2018 movie based on a commercial
Rating: 9/20
Plot: An old school street basketball legend reemerges and gets the old team back together to help a coach bring home a championship.
Did you know there was a TV movie based on the Mean Joe Greene Coca-Cola advertisement where he gives a kid a bottle of the soft drink? It has Henry Thomas, that kid from E.T., in it. I didn't, but I came across that when doing some research to see if there's ever been a good movie based on a television commercial. Apparently, Bugs Bunny and Michael Jordan met on tiny television screens before they worked together for the big screen in Space Jam. I don't know if I'd consider that a good movie though.
I enjoyed the Uncle Drew Pepsi commercials because I was fooled into thinking it was guerrilla filmmaking, that the onlookers didn't know this old fart in a sweatsuit was actually an NBA all-star. And there was something fun about watching an elderly guy breakin' the ankles of these punk kids. And yes, I'm only using terms like "breakin' ankles" because I think it might make you all think I'm hip. Anyway, the Uncle Drew commercials--or at least the first one--really worked. But could it work for a feature-length film?

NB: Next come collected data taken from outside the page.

## src/rtl/if_fetch_pkg.sv

```systemverilog
// Shared constants and helpers for the instruction-fetch stage.
// Holds the NOP encoding, the fetch FSM state encodings, the skid entry layout and the PC adder.
package if_fetch_pkg;

  localparam int PC_W = 16;

  localparam logic [PC_W-1:0] NOP_INS = 16'h0800;

  localparam logic [1:0] IF_IDLE = 2'd0;
  localparam logic [1:0] IF_REQ  = 2'd1;
  localparam logic [1:0] IF_DATA = 2'd2;
  localparam logic [1:0] IF_HOLD = 2'd3;

  typedef struct packed {
    logic [PC_W-1:0] ins;
    logic [PC_W-1:0] pc;
  } fetch_entry_t;

  // Plain modulo-2^16 add; overflow wraps silently.
  function automatic logic [PC_W-1:0] pc_add(input logic [PC_W-1:0] a,
                                             input logic [PC_W-1:0] b);
    return a + b;
  endfunction

endpackage

```

## src/rtl/if_skid_buf.sv

```systemverilog
// One-entry holding register for a fetch response that arrives while the stage is paused.
// Clear has priority over Load, so a redirect in the same cycle discards the response.
module if_skid_buf
  import if_fetch_pkg::*;
(
  input  logic            Clk,
  input  logic            Rst,
  input  logic            Load,
  input  logic            Clear,
  input  logic [PC_W-1:0] LoadIns,
  input  logic [PC_W-1:0] LoadPc,
  output logic            Valid,
  output logic [PC_W-1:0] Ins,
  output logic [PC_W-1:0] Pc
);

  fetch_entry_t entry;
  logic         valid_q;

  always_ff @(posedge Clk) begin
    if (Rst) begin
      valid_q   <= 1'b0;
      entry.ins <= NOP_INS;
      entry.pc  <= '0;
    end else if (Clear) begin
      valid_q   <= 1'b0;
    end else if (Load) begin
      valid_q   <= 1'b1;
      entry.ins <= LoadIns;
      entry.pc  <= LoadPc;
    end
  end

  assign Valid = valid_q;
  assign Ins   = entry.ins;
  assign Pc    = entry.pc;

endmodule

```

## src/rtl/if_fetch.sv

```systemverilog
// Instruction-fetch stage: owns the PC, fetches one word per accepted request,
// and presents instruction + next-PC to IF/ID, honouring Pause and branch redirects.
//
// Memory handshake: a request transfers on a cycle where InsReq=1 and InsGrant=1;
// InsReq may depend on Pause/BranchTaken this cycle and is never raised during reset,
// redirect or Pause. InsRdata for a transferred request is valid exactly one cycle later.
module if_fetch
  import if_fetch_pkg::*;
#(
  parameter logic [15:0] RESET_PC = 16'h0000,
  parameter logic [15:0] PC_INC   = 16'd1
) (
  input  logic        Clk,
  input  logic        Rst,
  input  logic        Pause,
  input  logic        BranchTaken,
  input  logic [15:0] BranchTarget,
  output logic        InsReq,
  output logic [15:0] InsAddr,
  input  logic        InsGrant,
  input  logic [15:0] InsRdata,
  output logic [15:0] PcAddr4,
  output logic [15:0] InsOut,
  output logic        InsValid,
  output logic        IfIdRst,
  output logic [1:0]  DbgState
);

  logic [1:0]  state;
  logic [15:0] pc;
  logic [15:0] resp_pc;
  logic [15:0] ins_out_q;
  logic [15:0] pc_addr4_q;
  logic        ins_valid_q;
  logic        if_id_rst_q;

  logic        accept;
  logic        skid_load;
  logic        skid_clear;
  logic        skid_valid;
  logic [15:0] skid_ins;
  logic [15:0] skid_pc;

  // Requests stop during Pause so at most one response can be in flight into the skid.
  assign InsReq = !Rst && !BranchTaken && !Pause &&
                  ((state == IF_REQ) || (state == IF_DATA));
  assign InsAddr = pc;
  assign accept  = InsReq && InsGrant;

  assign skid_load  = !BranchTaken && (state == IF_DATA) && Pause;
  assign skid_clear = BranchTaken || ((state == IF_HOLD) && !Pause);

  if_skid_buf u_skid (
    .Clk     (Clk),
    .Rst     (Rst),
    .Load    (skid_load),
    .Clear   (skid_clear),
    .LoadIns (InsRdata),
    .LoadPc  (resp_pc),
    .Valid   (skid_valid),
    .Ins     (skid_ins),
    .Pc      (skid_pc)
  );

  always_ff @(posedge Clk) begin
    if (Rst) begin
      state       <= IF_IDLE;
      pc          <= RESET_PC;
      resp_pc     <= '0;
      ins_out_q   <= NOP_INS;
      pc_addr4_q  <= '0;
      ins_valid_q <= 1'b0;
      if_id_rst_q <= 1'b0;
    end else begin
      if_id_rst_q <= BranchTaken;
      if (BranchTaken) begin
        // Redirect wins over Pause; the PC moves even while downstream is stalled.
        pc          <= BranchTarget;
        ins_out_q   <= NOP_INS;
        ins_valid_q <= 1'b0;
        state       <= IF_REQ;
      end else begin
        case (state)
          IF_IDLE: state <= IF_REQ;
          IF_REQ: begin
            if (!Pause) begin
              ins_out_q   <= NOP_INS;
              ins_valid_q <= 1'b0;
              if (accept) begin
                resp_pc <= pc;
                pc      <= pc_add(pc, PC_INC);
                state   <= IF_DATA;
              end
            end
          end
          IF_DATA: begin
            if (Pause) begin
              state <= IF_HOLD;
            end else begin
              ins_out_q   <= InsRdata;
              pc_addr4_q  <= pc_add(resp_pc, PC_INC);
              ins_valid_q <= 1'b1;
              if (accept) begin
                resp_pc <= pc;
                pc      <= pc_add(pc, PC_INC);
              end else begin
                state <= IF_REQ;
              end
            end
          end
          IF_HOLD: begin
            if (!Pause) begin
              ins_out_q   <= skid_ins;
              pc_addr4_q  <= pc_add(skid_pc, PC_INC);
              ins_valid_q <= skid_valid;
              state       <= IF_REQ;
            end
          end
          default: state <= IF_IDLE;
        endcase
      end
    end
  end

  assign InsOut   = ins_out_q;
  assign PcAddr4  = pc_addr4_q;
  assign InsValid = ins_valid_q;
  assign IfIdRst  = if_id_rst_q;
  assign DbgState = state;

endmodule

```

## config.mk

```make
export PLATFORM = sky130hd
export DESIGN_NAME = if_fetch
export DESIGN_NICKNAME = d
export VERILOG_FILES = /design/src/rtl/if_fetch_pkg.sv /design/src/rtl/if_skid_buf.sv /design/src/rtl/if_fetch.sv
export SDC_FILE = /design/constraint.sdc
export NUM_CORES = 1
export LEC_CHECK = 0
export CORE_MARGIN = 2
export CORE_UTILIZATION = 57
export CTS_CLUSTER_DIAMETER = 50
export DETAILED_ROUTE_END_ITERATION = 6
export PLACE_DENSITY = 0.84
export SYNTH_ARGS = -nofsm -noshare
export SYNTH_HDL_FRONTEND = slang
export SYNTH_HIERARCHICAL = 1
export SYNTH_SLANG_ARGS = --single-unit
export TNS_END_PERCENT = 30
```

## constraint.sdc

```tcl
create_clock -name Clk -period 4.6 [get_ports Clk]
set_input_delay 0.46 -clock Clk [delete_from_list [all_inputs] [get_ports Clk]]
set_output_delay 0.46 -clock Clk [all_outputs]
set_load 0.03 [all_outputs]
```

==> results of run 1 <==
area by class of cell:
class,instances,area share
timing repair buffer,96,0.1518
clock buffer,11,0.02287
inverter,6,0.003644
clock inverter,5,0.01053
tap,108,0.02186
sequential,101,0.3271
multi-input combinational,426,0.4621
sequential cells by signal (all words and copies together) (netlist names):
| register | cells |
|---|---|
| InsOut | 16 |
| u_skid/Valid | 1 |
| DbgState | 2 |
| u_skid/Pc | 16 |
| u_skid/Ins | 16 |
| InsValid | 1 |
| IfIdRst | 1 |
| PcAddr4 | 16 |
| InsAddr | 16 |
| resp_pc | 16 |
worst min-delay path, stage by stage, from the launching register on:
cell and delay, ns:
sky130_fd_sc_hd__dfxtp_1 0.32, sky130_fd_sc_hd__nand2_1 0.05, sky130_fd_sc_hd__a21oi_1 0.05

That answer would be no. Aside from being my second movie in a row that has a reference to Gladys Knight and the Pips, I never really had any interest in anything that was going on here. Even the basketball scenes bored me because they lacked the energetic surprise of the original commercial. Characters barely responded to Uncle Drew's team being elderly with the exception of a few mean-spirited jokes about old people.
Lil Rel Howery, the friend in Get Out, brings all of his trick (that's not a typo--he's only got a single trick) to the table as the guy who's arguably the main character. He's good at being louder than most of the other performers in the movie, and that's about it. Nick Kroll steals nearly every scene that he's in, but I don't mean that in a good way. It's like he steals the scene, runs off to the woods with it, beats it against a few trees, and then returns it. The basketball players succeed when they're doing things on the basketball court that a limited section of the population can do. But I noticed there was an "acting coach" in the credits, and that individual needed to do a better job of helping these guys and gal convince me that they were an old person with actual human emotions. They all were apparently told that talking in a barely intelligible grumble would be enough to make them sound old. There's a random dance-off thrown into the mix, likely because the makers needed to fill some time; Shaquille O'Neal gets to show the world his bare ass; and Chris Webber gets to play around with a fake baby that is the most obvious fake baby I've seen since American Sniper.
Everybody seems to be having an absolute blast, and that kind of energy can be infectious. Maybe it was for some people watching this, but I've apparently had my shots.
Attempts to give this sports comedy some heart fall completely flat. There's a half-assed attempt to throw in some stuff about old vs. new ways, friendship, and redemption, but all it manages to do is be a little funnier than the parts of this that are supposed to be comedic.
This also loses a full point for having bad chess. That's a pet peeve.
Product placement should be expected in a movie based on a commercial. Along with Pepsi, this advertises for Nike, Footlocker, and Aleve, the latter which I could have used after hearing Lil Rel Howery scream at me for over an hour and a half.
I will say this--Dikembe Mutombo is a treasure. He's seen a couple times in a poorly-done ESPN documentary spoof at the beginning.
Random note: I may have been in a bad mood during this movie because of some annoying kids in the theater with me. They came in toward the end of the previews, very politely asked a couple a few seats down from me if they could move closer to me so that they could all sit together, and then sat together and made a bunch of noise the entire time. I would have been pissed if I was one of the people who moved for them.